Dog Vomit Fungus pretty much says it all.  We get several calls every year when it’s warm and moist asking, “What the heck is this yellow stuff in my mulch?” and “How do I get rid of it?”

“Dog Vomit Fungus” goes by the scientific name of Fulgio septicai, and is a Slime Mold.  It usually occurs in warmer weather and moist conditions.  It feeds on decaying organic matter.  This is the reason we see it most often in mulched areas, where the mulch is breaking down.  It’s not uncommon to see it growing on or around the stems of plants.  The fungus is not harming those plants.  There is a slight chance of it smothering smaller plants, but this usually does not happen. This is why you do not see mulch within dog boarding facilities. 

Dog Vomit Fungus is spread by spores through the air.  After it goes through the slimy yellow phase, it will crust over and turn light brown.  If it is disturbed at this point, the spores will puff up like dust and be distributed by the wind.  Spraying it with water at this point will only result in increasing the spread of the spores.

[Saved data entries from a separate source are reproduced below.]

### config.mk
export PLATFORM = sky130hd
export DESIGN_NAME = depth_low_duration_classifier_core_flat
export DESIGN_NICKNAME = d
export VERILOG_FILES = /design/src/design/dldc_pkg.sv /design/src/design/dldc_intf.sv /design/src/design/dldc_queue.sv /design/src/design/dldc_front.sv /design/src/design/dldc_back.sv /design/src/design/depth_low_duration_classifier_core.sv /design/src/flat_wrapper.sv
export SDC_FILE = /design/constraint.sdc
export NUM_CORES = 2
export LEC_CHECK = 0
export BUFFER_PORTS_ARGS = -buffer_cell sky130_fd_sc_hd__buf_2
export CAP_MARGIN = 40
export CORE_UTILIZATION = 30
export DETAILED_ROUTE_END_ITERATION = 16
export PLACE_DENSITY = 0.55
export SETUP_SLACK_MARGIN = 0.15
export SKIP_CTS_REPAIR_TIMING = 1
export SYNTH_ARGS = -nofsm -noshare
export SYNTH_HDL_FRONTEND = slang
export SYNTH_SLANG_ARGS = --single-unit
### constraint.sdc
create_clock -name clk -period 10.3 [get_ports clk]
set_clock_uncertainty 0.05 [all_clocks]
set_input_delay 1.03 -clock clk [delete_from_list [all_inputs] [get_ports clk]]
set_output_delay 1.03 -clock clk [all_outputs]
set_load 0.1 [all_outputs]
### src/design/dldc_pkg.sv
// ----------------------------------------------------------------------------
// dldc_pkg
// Types, constants and helpers shared by the depth low-duration classifier.
// ----------------------------------------------------------------------------
package dldc_pkg;

	localparam int DIM_BITS      = 12;
	localparam int SUM_BITS      = 40;
	localparam int DEPTH_BITS    = 16;
	localparam int TIME_BITS     = 32;
	localparam int CFG_DATA_BITS = 32;
	localparam int CFG_IDX_BITS  = 3;
	localparam int PREV_BITS     = 3;

	// Window count and the threshold limit derived from it.
	localparam int COUNT_BITS = 2 * DIM_BITS;
	localparam int LIMIT_BITS = COUNT_BITS + DEPTH_BITS;
	localparam int CMP_BITS   = (SUM_BITS > LIMIT_BITS) ? SUM_BITS : LIMIT_BITS;

	// Division by three as a multiply by a rounded-up reciprocal. The error
	// stays below one sixth over the whole dimension range, so the floor is exact.
	localparam int THIRD_SHIFT = DIM_BITS + 2;
	localparam int THIRD_RECIP = (2 ** THIRD_SHIFT + 2) / 3;
	localparam int PROD_BITS   = DIM_BITS + THIRD_SHIFT;

	// Frame record queue between the pixel front end and the decision back end.
	localparam int QDEPTH    = 4;
	localparam int QPTR_BITS = $clog2(QDEPTH);
	localparam int QLVL_BITS = $clog2(QDEPTH + 1);

	typedef logic [DIM_BITS-1:0]      dim_t;
	typedef logic [SUM_BITS-1:0]      sum_t;
	typedef logic [DEPTH_BITS-1:0]    depth_t;
	typedef logic [TIME_BITS-1:0]     time_t;
	typedef logic [COUNT_BITS-1:0]    count_t;
	typedef logic [LIMIT_BITS-1:0]    limit_t;
	typedef logic [QLVL_BITS-1:0]     qlvl_t;
	typedef logic [QPTR_BITS-1:0]     qptr_t;
	typedef logic [PREV_BITS-1:0]     prev_t;
	typedef logic [CFG_DATA_BITS-1:0] cfg_data_t;

	typedef enum logic [CFG_IDX_BITS-1:0] {
		CFG_FRAME_WIDTH  = 3'd0,
		CFG_FRAME_HEIGHT = 3'd1,
		CFG_DEPTH_THRESH = 3'd2,
		CFG_SLOW_AFTER   = 3'd3,
		CFG_STOP_AFTER   = 3'd4,
		CFG_STUCK_AFTER  = 3'd5
	} cfg_idx_t;

	typedef enum logic [1:0] {
		ACT_GO    = 2'd0,
		ACT_SLOW  = 2'd1,
		ACT_STOP  = 2'd2,
		ACT_STUCK = 2'd3
	} action_t;

	// Previous action before the first frame: matches no real level.
	localparam prev_t PREV_NONE = 3'd4;

	typedef struct packed {
		dim_t   frame_width;
		dim_t   frame_height;
		depth_t depth_threshold_mm;
		time_t  slow_after_ms;
		time_t  stop_after_ms;
		time_t  stuck_after_ms;
	} cfg_t;

	typedef struct packed {
		sum_t  window_sum;
		time_t now_ms;
	} record_t;

	function automatic dim_t eff_size(dim_t v);
		return (v == '0) ? dim_t'(1) : v;
	endfunction

	function automatic dim_t third_of(dim_t v);
		logic [PROD_BITS-1:0] p;
		p = PROD_BITS'(v) * PROD_BITS'(THIRD_RECIP);
		return p[THIRD_SHIFT +: DIM_BITS];
	endfunction

endpackage

### src/design/dldc_intf.sv
// ----------------------------------------------------------------------------
// dldc_intf
// Valid/ready channels for depth pixels in and frame decisions out.
// ----------------------------------------------------------------------------
interface dldc_in_if;
	import dldc_pkg::*;
	logic   valid;
	logic   ready;
	depth_t depth_mm;
	logic   pixel_invalid;
	time_t  now_ms;

	modport source (output valid, depth_mm, pixel_invalid, now_ms, input ready);
	modport sink (input valid, depth_mm, pixel_invalid, now_ms, output ready);
endinterface

interface dldc_out_if;
	import dldc_pkg::*;
	logic       valid;
	logic       ready;
	time_t      time_below_ms;
	logic [1:0] action_level;
	logic       action_changed;

	modport source (output valid, time_below_ms, action_level, action_changed, input ready);
	modport sink (input valid, time_below_ms, action_level, action_changed, output ready);
endinterface

### src/design/dldc_queue.sv
// ----------------------------------------------------------------------------
// dldc_queue
// Short queue of finished-frame records between front end and back end.
// ----------------------------------------------------------------------------
module dldc_queue (
	input  logic              clk,
	input  logic              arst_n,
	input  logic              push,
	input  dldc_pkg::record_t push_rec,
	input  logic              pop,
	output dldc_pkg::record_t head,
	output logic              not_empty,
	output dldc_pkg::qlvl_t   level
);
	import dldc_pkg::*;

	record_t mem [QDEPTH];
	qptr_t   wr_ptr_q;
	qptr_t   rd_ptr_q;
	qlvl_t   level_q;

	always_ff @(posedge clk) begin
		if (push) begin
			mem[wr_ptr_q] <= push_rec;
		end
	end

	always_ff @(posedge clk or negedge arst_n) begin
		if (!arst_n) begin
			wr_ptr_q <= '0;
			rd_ptr_q <= '0;
			level_q  <= '0;
		end else begin
			if (push) begin
				wr_ptr_q <= wr_ptr_q + qptr_t'(1);
			end
			if (pop) begin
				rd_ptr_q <= rd_ptr_q + qptr_t'(1);
			end
			if (push && !pop) begin
				level_q <= level_q + qlvl_t'(1);
			end else if (pop && !push) begin
				level_q <= level_q - qlvl_t'(1);
			end
		end
	end

	assign head      = mem[rd_ptr_q];
	assign not_empty = (level_q != '0);
	assign level     = level_q;

	a_no_overflow: assert property (@(posedge clk) disable iff (!arst_n)
		push |-> (level_q != qlvl_t'(QDEPTH)))
		else $error("frame queue written while full");

	a_no_underflow: assert property (@(posedge clk) disable iff (!arst_n)
		pop |-> (level_q != '0))
		else $error("frame queue read while empty");

endmodule

### src/design/dldc_front.sv
// ----------------------------------------------------------------------------
// dldc_front
// Tracks raster position, sums the centre window and queues frame records.
// ----------------------------------------------------------------------------
module dldc_front (
	input  logic              clk,
	input  logic              arst_n,
	input  dldc_pkg::cfg_t    cfg,
	dldc_in_if.sink           in_ch,
	input  dldc_pkg::qlvl_t   q_level,
	output logic              push,
	output dldc_pkg::record_t push_rec
);
	import dldc_pkg::*;

	dim_t                w_eff;
	dim_t                h_eff;
	dim_t                w_third;
	dim_t                h_third;
	logic [DIM_BITS:0]   col_inc;
	logic [DIM_BITS:0]   row_inc;
	logic                row_end;
	logic                frame_end;
	logic                col_in;
	logic                row_in;
	logic                accept;
	logic                pend;
	logic [QLVL_BITS:0]  need;
	logic [SUM_BITS:0]   sum_raw;
	sum_t                sum_sat;

	dim_t   col_q;
	dim_t   row_q;
	sum_t   sum_q;
	logic   valid_s1;
	logic   frame_end_s1;
	depth_t depth_s1;
	time_t  now_s1;

	assign w_eff   = eff_size(cfg.frame_width);
	assign h_eff   = eff_size(cfg.frame_height);
	assign w_third = third_of(w_eff);
	assign h_third = third_of(h_eff);

	assign col_inc   = {1'b0, col_q} + (DIM_BITS+1)'(1);
	assign row_inc   = {1'b0, row_q} + (DIM_BITS+1)'(1);
	assign row_end   = (col_inc >= {1'b0, w_eff});
	assign frame_end = row_end && (row_inc >= {1'b0, h_eff});

	assign col_in = (col_q >= w_third) &&
		({1'b0, col_q} < ({1'b0, w_third} + {1'b0, w_third}));
	assign row_in = (row_q >= h_third) &&
		({1'b0, row_q} < ({1'b0, h_third} + {1'b0, h_third}));

	// A frame end still in stage one is pushed this cycle but is not yet counted in q_level.
	assign pend        = valid_s1 && frame_end_s1;
	assign need        = {1'b0, q_level} + (QLVL_BITS+1)'(pend);
	assign in_ch.ready = (need < (QLVL_BITS+1)'(QDEPTH));
	assign accept      = in_ch.valid && in_ch.ready;

	always_ff @(posedge clk or negedge arst_n) begin
		if (!arst_n) begin
			col_q        <= '0;
			row_q        <= '0;
			valid_s1     <= 1'b0;
			frame_end_s1 <= 1'b0;
		end else begin
			valid_s1 <= accept;
			if (accept) begin
				frame_end_s1 <= frame_end;
				if (!row_end) begin
					col_q <= col_inc[DIM_BITS-1:0];
				end else begin
					col_q <= '0;
					row_q <= frame_end ? '0 : row_inc[DIM_BITS-1:0];
				end
			end
		end
	end

	always_ff @(posedge clk) begin
		if (accept) begin
			depth_s1 <= (in_ch.pixel_invalid || !col_in || !row_in) ? '0 : in_ch.depth_mm;
			now_s1   <= in_ch.now_ms;
		end
	end

	assign sum_raw = {1'b0, sum_q} + (SUM_BITS+1)'(depth_s1);
	assign sum_sat = sum_raw[SUM_BITS] ? '1 : sum_raw[SUM_BITS-1:0];

	always_ff @(posedge clk or negedge arst_n) begin
		if (!arst_n) begin
			sum_q <= '0;
		end else if (valid_s1) begin
			sum_q <= frame_end_s1 ? '0 : sum_sat;
		end
	end

	assign push                = pend;
	assign push_rec.window_sum = sum_sat;
	assign push_rec.now_ms     = now_s1;

	a_sum_cleared: assert property (@(posedge clk) disable iff (!arst_n)
		(valid_s1 && frame_end_s1) |=> (sum_q == '0))
		else $error("window sum not cleared after frame end");

endmodule

### src/design/dldc_back.sv
// ----------------------------------------------------------------------------
// dldc_back
// Per-frame decision: threshold limit, time below, action level and change.
// ----------------------------------------------------------------------------
module dldc_back (
	input  logic              clk,
	input  logic              arst_n,
	input  dldc_pkg::cfg_t    cfg,
	input  dldc_pkg::record_t head,
	input  logic              not_empty,
	output logic              pop,
	dldc_out_if.source        out_ch
);
	import dldc_pkg::*;

	logic    adv;
	logic    clear;
	time_t   diff;
	time_t   below;
	action_t action;
	logic    changed;

	logic    valid_b1;
	record_t rec_b1;
	dim_t    wt_b1;
	dim_t    ht_b1;
	logic    valid_b2;
	record_t rec_b2;
	count_t  count_b2;
	logic    valid_b3;
	record_t rec_b3;
	limit_t  limit_b3;

	time_t   last_above_q;
	prev_t   prev_q;
	logic    out_valid_q;
	time_t   below_q;
	action_t action_q;
	logic    changed_q;

	// The whole decision pipeline moves together whenever the output slot frees.
	assign adv = !out_valid_q || out_ch.ready;
	assign pop = adv && not_empty;

	always_ff @(posedge clk or negedge arst_n) begin
		if (!arst_n) begin
			valid_b1    <= 1'b0;
			valid_b2    <= 1'b0;
			valid_b3    <= 1'b0;
			out_valid_q <= 1'b0;
		end else if (adv) begin
			valid_b1    <= pop;
			valid_b2    <= valid_b1;
			valid_b3    <= valid_b2;
			out_valid_q <= valid_b3;
		end
	end

	always_ff @(posedge clk) begin
		if (adv) begin
			rec_b1   <= head;
			wt_b1    <= third_of(eff_size(cfg.frame_width));
			ht_b1    <= third_of(eff_size(cfg.frame_height));
			rec_b2   <= rec_b1;
			count_b2 <= COUNT_BITS'(wt_b1) * COUNT_BITS'(ht_b1);
			rec_b3   <= rec_b2;
			limit_b3 <= LIMIT_BITS'(cfg.depth_threshold_mm) * LIMIT_BITS'(count_b2);
		end
	end

	assign clear = (CMP_BITS'(rec_b3.window_sum) > CMP_BITS'(limit_b3));
	assign diff  = rec_b3.now_ms - last_above_q;
	assign below = clear ? '0 : diff;

	always_comb begin
		priority if (below > cfg.stuck_after_ms) begin
			action = ACT_STUCK;
		end else if (below > cfg.stop_after_ms) begin
			action = ACT_STOP;
		end else if (below > cfg.slow_after_ms) begin
			action = ACT_SLOW;
		end else begin
			action = ACT_GO;
		end
	end

	assign changed = ({1'b0, action} != prev_q);

	always_ff @(posedge clk or negedge arst_n) begin
		if (!arst_n) begin
			last_above_q <= '0;
			prev_q       <= PREV_NONE;
		end else if (adv && valid_b3) begin
			if (clear) begin
				last_above_q <= rec_b3.now_ms;
			end
			prev_q <= {1'b0, action};
		end
	end

	always_ff @(posedge clk) begin
		if (adv && valid_b3) begin
			below_q   <= below;
			action_q  <= action;
			changed_q <= changed;
		end
	end

	assign out_ch.valid          = out_valid_q;
	assign out_ch.time_below_ms  = below_q;
	assign out_ch.action_level   = action_q;
	assign out_ch.action_changed = changed_q;

	a_result_lands: assert property (@(posedge clk) disable iff (!arst_n)
		(adv && valid_b3) |=> (out_valid_q && (prev_q == {1'b0, action_q})))
		else $error("decision lost between last stage and output register");

endmodule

Control of Dog Vomit Fungus

There are 2 main ways of controlling the Fungus, drying it out or removing it.  While it’s in the slimy phase, use a rake to spread it out.  Exposing the fungus to the air will help to dry it out before the spores are produced.  The second way to control it is to just remove the mass.  Be careful to dispose of it away from your garden areas to reduce the chances of it popping back up.  Remember that excessive moisture started the cycle.  Try to insure that those areas have a chance to dry out more thoroughly.  Therefore if you use irrigation, you might dial it back a bit in that area. It also may be a good idea to turn the landscape lighting off in the mulch beds while you remove it as it is not a pretty site.